TASK DIRECTIONS — Every entry must be echoed exactly.
= = = = =
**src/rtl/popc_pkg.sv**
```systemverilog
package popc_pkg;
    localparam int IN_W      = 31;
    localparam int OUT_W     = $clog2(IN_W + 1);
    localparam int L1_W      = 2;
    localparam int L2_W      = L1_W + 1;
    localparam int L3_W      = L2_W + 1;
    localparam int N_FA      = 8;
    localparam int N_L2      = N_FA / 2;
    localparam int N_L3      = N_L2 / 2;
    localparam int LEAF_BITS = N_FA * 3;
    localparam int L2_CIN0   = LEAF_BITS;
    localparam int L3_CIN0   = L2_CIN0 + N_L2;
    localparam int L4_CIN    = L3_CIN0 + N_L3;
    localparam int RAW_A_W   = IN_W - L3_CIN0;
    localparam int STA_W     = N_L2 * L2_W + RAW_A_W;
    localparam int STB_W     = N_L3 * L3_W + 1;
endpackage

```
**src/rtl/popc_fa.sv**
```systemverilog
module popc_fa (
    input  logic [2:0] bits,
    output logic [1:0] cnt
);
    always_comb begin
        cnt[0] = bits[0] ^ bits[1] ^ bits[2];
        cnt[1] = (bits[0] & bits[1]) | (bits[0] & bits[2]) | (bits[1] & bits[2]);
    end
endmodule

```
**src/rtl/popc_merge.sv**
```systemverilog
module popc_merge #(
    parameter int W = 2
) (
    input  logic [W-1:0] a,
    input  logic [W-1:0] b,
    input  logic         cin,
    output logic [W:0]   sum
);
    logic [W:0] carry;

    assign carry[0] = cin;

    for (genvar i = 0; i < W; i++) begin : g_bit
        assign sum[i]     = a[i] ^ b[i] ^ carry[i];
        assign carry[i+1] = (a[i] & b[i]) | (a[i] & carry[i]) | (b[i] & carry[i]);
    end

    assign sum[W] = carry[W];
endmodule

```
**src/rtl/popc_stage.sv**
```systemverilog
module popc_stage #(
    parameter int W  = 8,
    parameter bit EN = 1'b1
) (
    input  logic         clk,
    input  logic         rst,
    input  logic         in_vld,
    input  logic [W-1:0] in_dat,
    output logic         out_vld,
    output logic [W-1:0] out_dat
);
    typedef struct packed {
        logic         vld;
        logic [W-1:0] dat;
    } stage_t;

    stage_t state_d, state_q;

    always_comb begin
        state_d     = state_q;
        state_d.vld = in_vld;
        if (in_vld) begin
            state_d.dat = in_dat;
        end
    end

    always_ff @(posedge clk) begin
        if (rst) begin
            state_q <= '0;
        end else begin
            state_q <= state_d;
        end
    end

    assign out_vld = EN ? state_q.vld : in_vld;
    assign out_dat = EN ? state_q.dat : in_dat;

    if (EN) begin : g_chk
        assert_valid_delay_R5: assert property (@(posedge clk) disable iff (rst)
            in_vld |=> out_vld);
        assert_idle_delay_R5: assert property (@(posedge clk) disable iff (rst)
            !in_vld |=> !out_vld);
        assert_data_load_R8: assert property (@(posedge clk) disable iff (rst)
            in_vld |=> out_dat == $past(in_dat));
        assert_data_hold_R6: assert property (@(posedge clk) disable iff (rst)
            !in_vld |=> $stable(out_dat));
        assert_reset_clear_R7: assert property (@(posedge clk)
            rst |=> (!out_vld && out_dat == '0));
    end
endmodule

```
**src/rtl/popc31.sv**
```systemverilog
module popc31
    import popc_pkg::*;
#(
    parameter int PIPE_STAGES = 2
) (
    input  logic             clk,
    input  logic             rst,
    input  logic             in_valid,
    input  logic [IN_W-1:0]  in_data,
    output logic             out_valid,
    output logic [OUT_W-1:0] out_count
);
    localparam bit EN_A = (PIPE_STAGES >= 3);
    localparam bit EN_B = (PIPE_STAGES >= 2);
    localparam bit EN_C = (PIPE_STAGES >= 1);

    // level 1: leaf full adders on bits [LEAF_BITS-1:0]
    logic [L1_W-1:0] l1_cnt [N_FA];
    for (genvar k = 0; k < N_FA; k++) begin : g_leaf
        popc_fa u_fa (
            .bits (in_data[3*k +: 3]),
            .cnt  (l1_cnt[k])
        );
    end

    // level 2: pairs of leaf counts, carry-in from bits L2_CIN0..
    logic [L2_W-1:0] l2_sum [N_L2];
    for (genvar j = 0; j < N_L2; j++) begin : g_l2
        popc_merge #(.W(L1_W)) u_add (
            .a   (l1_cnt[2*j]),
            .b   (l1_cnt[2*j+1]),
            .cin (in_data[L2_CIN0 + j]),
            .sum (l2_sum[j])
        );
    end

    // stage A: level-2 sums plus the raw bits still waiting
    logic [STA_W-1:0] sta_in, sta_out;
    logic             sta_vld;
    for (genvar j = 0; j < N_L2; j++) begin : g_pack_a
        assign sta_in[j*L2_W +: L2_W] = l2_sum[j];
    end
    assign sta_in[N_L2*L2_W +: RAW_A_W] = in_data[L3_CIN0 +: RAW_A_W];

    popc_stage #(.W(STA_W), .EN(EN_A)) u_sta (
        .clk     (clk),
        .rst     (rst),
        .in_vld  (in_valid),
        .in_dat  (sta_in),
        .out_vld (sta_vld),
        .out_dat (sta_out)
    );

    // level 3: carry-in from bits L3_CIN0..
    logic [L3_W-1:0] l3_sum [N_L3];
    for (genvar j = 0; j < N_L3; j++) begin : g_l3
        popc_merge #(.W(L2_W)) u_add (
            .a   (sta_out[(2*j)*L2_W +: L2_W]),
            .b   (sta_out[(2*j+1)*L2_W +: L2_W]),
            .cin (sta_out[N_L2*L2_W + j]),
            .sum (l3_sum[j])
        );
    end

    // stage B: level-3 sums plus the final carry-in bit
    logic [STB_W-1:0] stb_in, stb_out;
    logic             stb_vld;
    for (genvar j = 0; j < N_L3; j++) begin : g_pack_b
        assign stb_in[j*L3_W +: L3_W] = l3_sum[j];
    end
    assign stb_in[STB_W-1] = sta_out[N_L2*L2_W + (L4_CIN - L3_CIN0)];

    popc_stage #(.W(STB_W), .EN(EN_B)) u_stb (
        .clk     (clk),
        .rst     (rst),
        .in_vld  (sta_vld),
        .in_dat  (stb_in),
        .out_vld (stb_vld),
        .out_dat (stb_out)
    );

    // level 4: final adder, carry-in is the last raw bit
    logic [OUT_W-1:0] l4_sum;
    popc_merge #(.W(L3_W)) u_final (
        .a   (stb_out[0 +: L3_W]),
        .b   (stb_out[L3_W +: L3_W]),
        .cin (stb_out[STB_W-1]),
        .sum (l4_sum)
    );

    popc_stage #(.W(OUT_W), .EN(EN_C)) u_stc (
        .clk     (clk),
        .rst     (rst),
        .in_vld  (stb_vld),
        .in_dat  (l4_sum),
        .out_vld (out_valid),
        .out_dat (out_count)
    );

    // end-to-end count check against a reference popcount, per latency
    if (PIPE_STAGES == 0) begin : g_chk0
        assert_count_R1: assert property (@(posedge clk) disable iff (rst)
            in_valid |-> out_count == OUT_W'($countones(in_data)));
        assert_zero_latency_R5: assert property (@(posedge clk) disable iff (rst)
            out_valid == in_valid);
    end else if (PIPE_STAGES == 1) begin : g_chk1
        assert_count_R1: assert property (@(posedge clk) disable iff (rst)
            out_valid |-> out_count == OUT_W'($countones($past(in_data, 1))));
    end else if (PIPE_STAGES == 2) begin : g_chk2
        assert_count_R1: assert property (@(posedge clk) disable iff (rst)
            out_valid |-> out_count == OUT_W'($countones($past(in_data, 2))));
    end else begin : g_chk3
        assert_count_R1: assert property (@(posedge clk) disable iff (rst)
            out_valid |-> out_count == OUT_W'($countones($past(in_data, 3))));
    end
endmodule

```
= = = = =
WRITTEN REPLY —
**src/rtl/popc_pkg.sv**
```systemverilog
package popc_pkg;
    localparam int IN_W      = 31;
    localparam int OUT_W     = $clog2(IN_W + 1);
    localparam int L1_W      = 2;
    localparam int L2_W      = L1_W + 1;
    localparam int L3_W      = L2_W + 1;
    localparam int N_FA      = 8;
    localparam int N_L2      = N_FA / 2;
    localparam int N_L3      = N_L2 / 2;
    localparam int LEAF_BITS = N_FA * 3;
    localparam int L2_CIN0   = LEAF_BITS;
    localparam int L3_CIN0   = L2_CIN0 + N_L2;
    localparam int L4_CIN    = L3_CIN0 + N_L3;
    localparam int RAW_A_W   = IN_W - L3_CIN0;
    localparam int STA_W     = N_L2 * L2_W + RAW_A_W;
    localparam int STB_W     = N_L3 * L3_W + 1;
endpackage

```
**src/rtl/popc_fa.sv**
```systemverilog
module popc_fa (
    input  logic [2:0] bits,
    output logic [1:0] cnt
);
    always_comb begin
        cnt[0] = bits[0] ^ bits[1] ^ bits[2];
        cnt[1] = (bits[0] & bits[1]) | (bits[0] & bits[2]) | (bits[1] & bits[2]);
    end
endmodule

```
**src/rtl/popc_merge.sv**
```systemverilog
module popc_merge #(
    parameter int W = 2
) (
    input  logic [W-1:0] a,
    input  logic [W-1:0] b,
    input  logic         cin,
    output logic [W:0]   sum
);
    logic [W:0] carry;

    assign carry[0] = cin;

    for (genvar i = 0; i < W; i++) begin : g_bit
        assign sum[i]     = a[i] ^ b[i] ^ carry[i];
        assign carry[i+1] = (a[i] & b[i]) | (a[i] & carry[i]) | (b[i] & carry[i]);
    end

    assign sum[W] = carry[W];
endmodule

```
**src/rtl/popc_stage.sv**
```systemverilog
module popc_stage #(
    parameter int W  = 8,
    parameter bit EN = 1'b1
) (
    input  logic         clk,
    input  logic         rst,
    input  logic         in_vld,
    input  logic [W-1:0] in_dat,
    output logic         out_vld,
    output logic [W-1:0] out_dat
);
    typedef struct packed {
        logic         vld;
        logic [W-1:0] dat;
    } stage_t;

    stage_t state_d, state_q;

    always_comb begin
        state_d     = state_q;
        state_d.vld = in_vld;
        if (in_vld) begin
            state_d.dat = in_dat;
        end
    end

    always_ff @(posedge clk) begin
        if (rst) begin
            state_q <= '0;
        end else begin
            state_q <= state_d;
        end
    end

    assign out_vld = EN ? state_q.vld : in_vld;
    assign out_dat = EN ? state_q.dat : in_dat;

    if (EN) begin : g_chk
        assert_valid_delay_R5: assert property (@(posedge clk) disable iff (rst)
            in_vld |=> out_vld);
        assert_idle_delay_R5: assert property (@(posedge clk) disable iff (rst)
            !in_vld |=> !out_vld);
        assert_data_load_R8: assert property (@(posedge clk) disable iff (rst)
            in_vld |=> out_dat == $past(in_dat));
        assert_data_hold_R6: assert property (@(posedge clk) disable iff (rst)
            !in_vld |=> $stable(out_dat));
        assert_reset_clear_R7: assert property (@(posedge clk)
            rst |=> (!out_vld && out_dat == '0));
    end
endmodule

```
**src/rtl/popc31.sv**
```systemverilog
module popc31
    import popc_pkg::*;
#(
    parameter int PIPE_STAGES = 2
) (
    input  logic             clk,
    input  logic             rst,
    input  logic             in_valid,
    input  logic [IN_W-1:0]  in_data,
    output logic             out_valid,
    output logic [OUT_W-1:0] out_count
);
    localparam bit EN_A = (PIPE_STAGES >= 3);
    localparam bit EN_B = (PIPE_STAGES >= 2);
    localparam bit EN_C = (PIPE_STAGES >= 1);

    // level 1: leaf full adders on bits [LEAF_BITS-1:0]
    logic [L1_W-1:0] l1_cnt [N_FA];
    for (genvar k = 0; k < N_FA; k++) begin : g_leaf
        popc_fa u_fa (
            .bits (in_data[3*k +: 3]),
            .cnt  (l1_cnt[k])
        );
    end

    // level 2: pairs of leaf counts, carry-in from bits L2_CIN0..
    logic [L2_W-1:0] l2_sum [N_L2];
    for (genvar j = 0; j < N_L2; j++) begin : g_l2
        popc_merge #(.W(L1_W)) u_add (
            .a   (l1_cnt[2*j]),
            .b   (l1_cnt[2*j+1]),
            .cin (in_data[L2_CIN0 + j]),
            .sum (l2_sum[j])
        );
    end

    // stage A: level-2 sums plus the raw bits still waiting
    logic [STA_W-1:0] sta_in, sta_out;
    logic             sta_vld;
    for (genvar j = 0; j < N_L2; j++) begin : g_pack_a
        assign sta_in[j*L2_W +: L2_W] = l2_sum[j];
    end
    assign sta_in[N_L2*L2_W +: RAW_A_W] = in_data[L3_CIN0 +: RAW_A_W];

    popc_stage #(.W(STA_W), .EN(EN_A)) u_sta (
        .clk     (clk),
        .rst     (rst),
        .in_vld  (in_valid),
        .in_dat  (sta_in),
        .out_vld (sta_vld),
        .out_dat (sta_out)
    );

    // level 3: carry-in from bits L3_CIN0..
    logic [L3_W-1:0] l3_sum [N_L3];
    for (genvar j = 0; j < N_L3; j++) begin : g_l3
        popc_merge #(.W(L2_W)) u_add (
            .a   (sta_out[(2*j)*L2_W +: L2_W]),
            .b   (sta_out[(2*j+1)*L2_W +: L2_W]),
            .cin (sta_out[N_L2*L2_W + j]),
            .sum (l3_sum[j])
        );
    end

    // stage B: level-3 sums plus the final carry-in bit
    logic [STB_W-1:0] stb_in, stb_out;
    logic             stb_vld;
    for (genvar j = 0; j < N_L3; j++) begin : g_pack_b
        assign stb_in[j*L3_W +: L3_W] = l3_sum[j];
    end
    assign stb_in[STB_W-1] = sta_out[N_L2*L2_W + (L4_CIN - L3_CIN0)];

    popc_stage #(.W(STB_W), .EN(EN_B)) u_stb (
        .clk     (clk),
        .rst     (rst),
        .in_vld  (sta_vld),
        .in_dat  (stb_in),
        .out_vld (stb_vld),
        .out_dat (stb_out)
    );

    // level 4: final adder, carry-in is the last raw bit
    logic [OUT_W-1:0] l4_sum;
    popc_merge #(.W(L3_W)) u_final (
        .a   (stb_out[0 +: L3_W]),
        .b   (stb_out[L3_W +: L3_W]),
        .cin (stb_out[STB_W-1]),
        .sum (l4_sum)
    );

    popc_stage #(.W(OUT_W), .EN(EN_C)) u_stc (
        .clk     (clk),
        .rst     (rst),
        .in_vld  (stb_vld),
        .in_dat  (l4_sum),
        .out_vld (out_valid),
        .out_dat (out_count)
    );

    // end-to-end count check against a reference popcount, per latency
    if (PIPE_STAGES == 0) begin : g_chk0
        assert_count_R1: assert property (@(posedge clk) disable iff (rst)
            in_valid |-> out_count == OUT_W'($countones(in_data)));
        assert_zero_latency_R5: assert property (@(posedge clk) disable iff (rst)
            out_valid == in_valid);
    end else if (PIPE_STAGES == 1) begin : g_chk1
        assert_count_R1: assert property (@(posedge clk) disable iff (rst)
            out_valid |-> out_count == OUT_W'($countones($past(in_data, 1))));
    end else if (PIPE_STAGES == 2) begin : g_chk2
        assert_count_R1: assert property (@(posedge clk) disable iff (rst)
            out_valid |-> out_count == OUT_W'($countones($past(in_data, 2))));
    end else begin : g_chk3
        assert_count_R1: assert property (@(posedge clk) disable iff (rst)
            out_valid |-> out_count == OUT_W'($countones($past(in_data, 3))));
    end
endmodule

```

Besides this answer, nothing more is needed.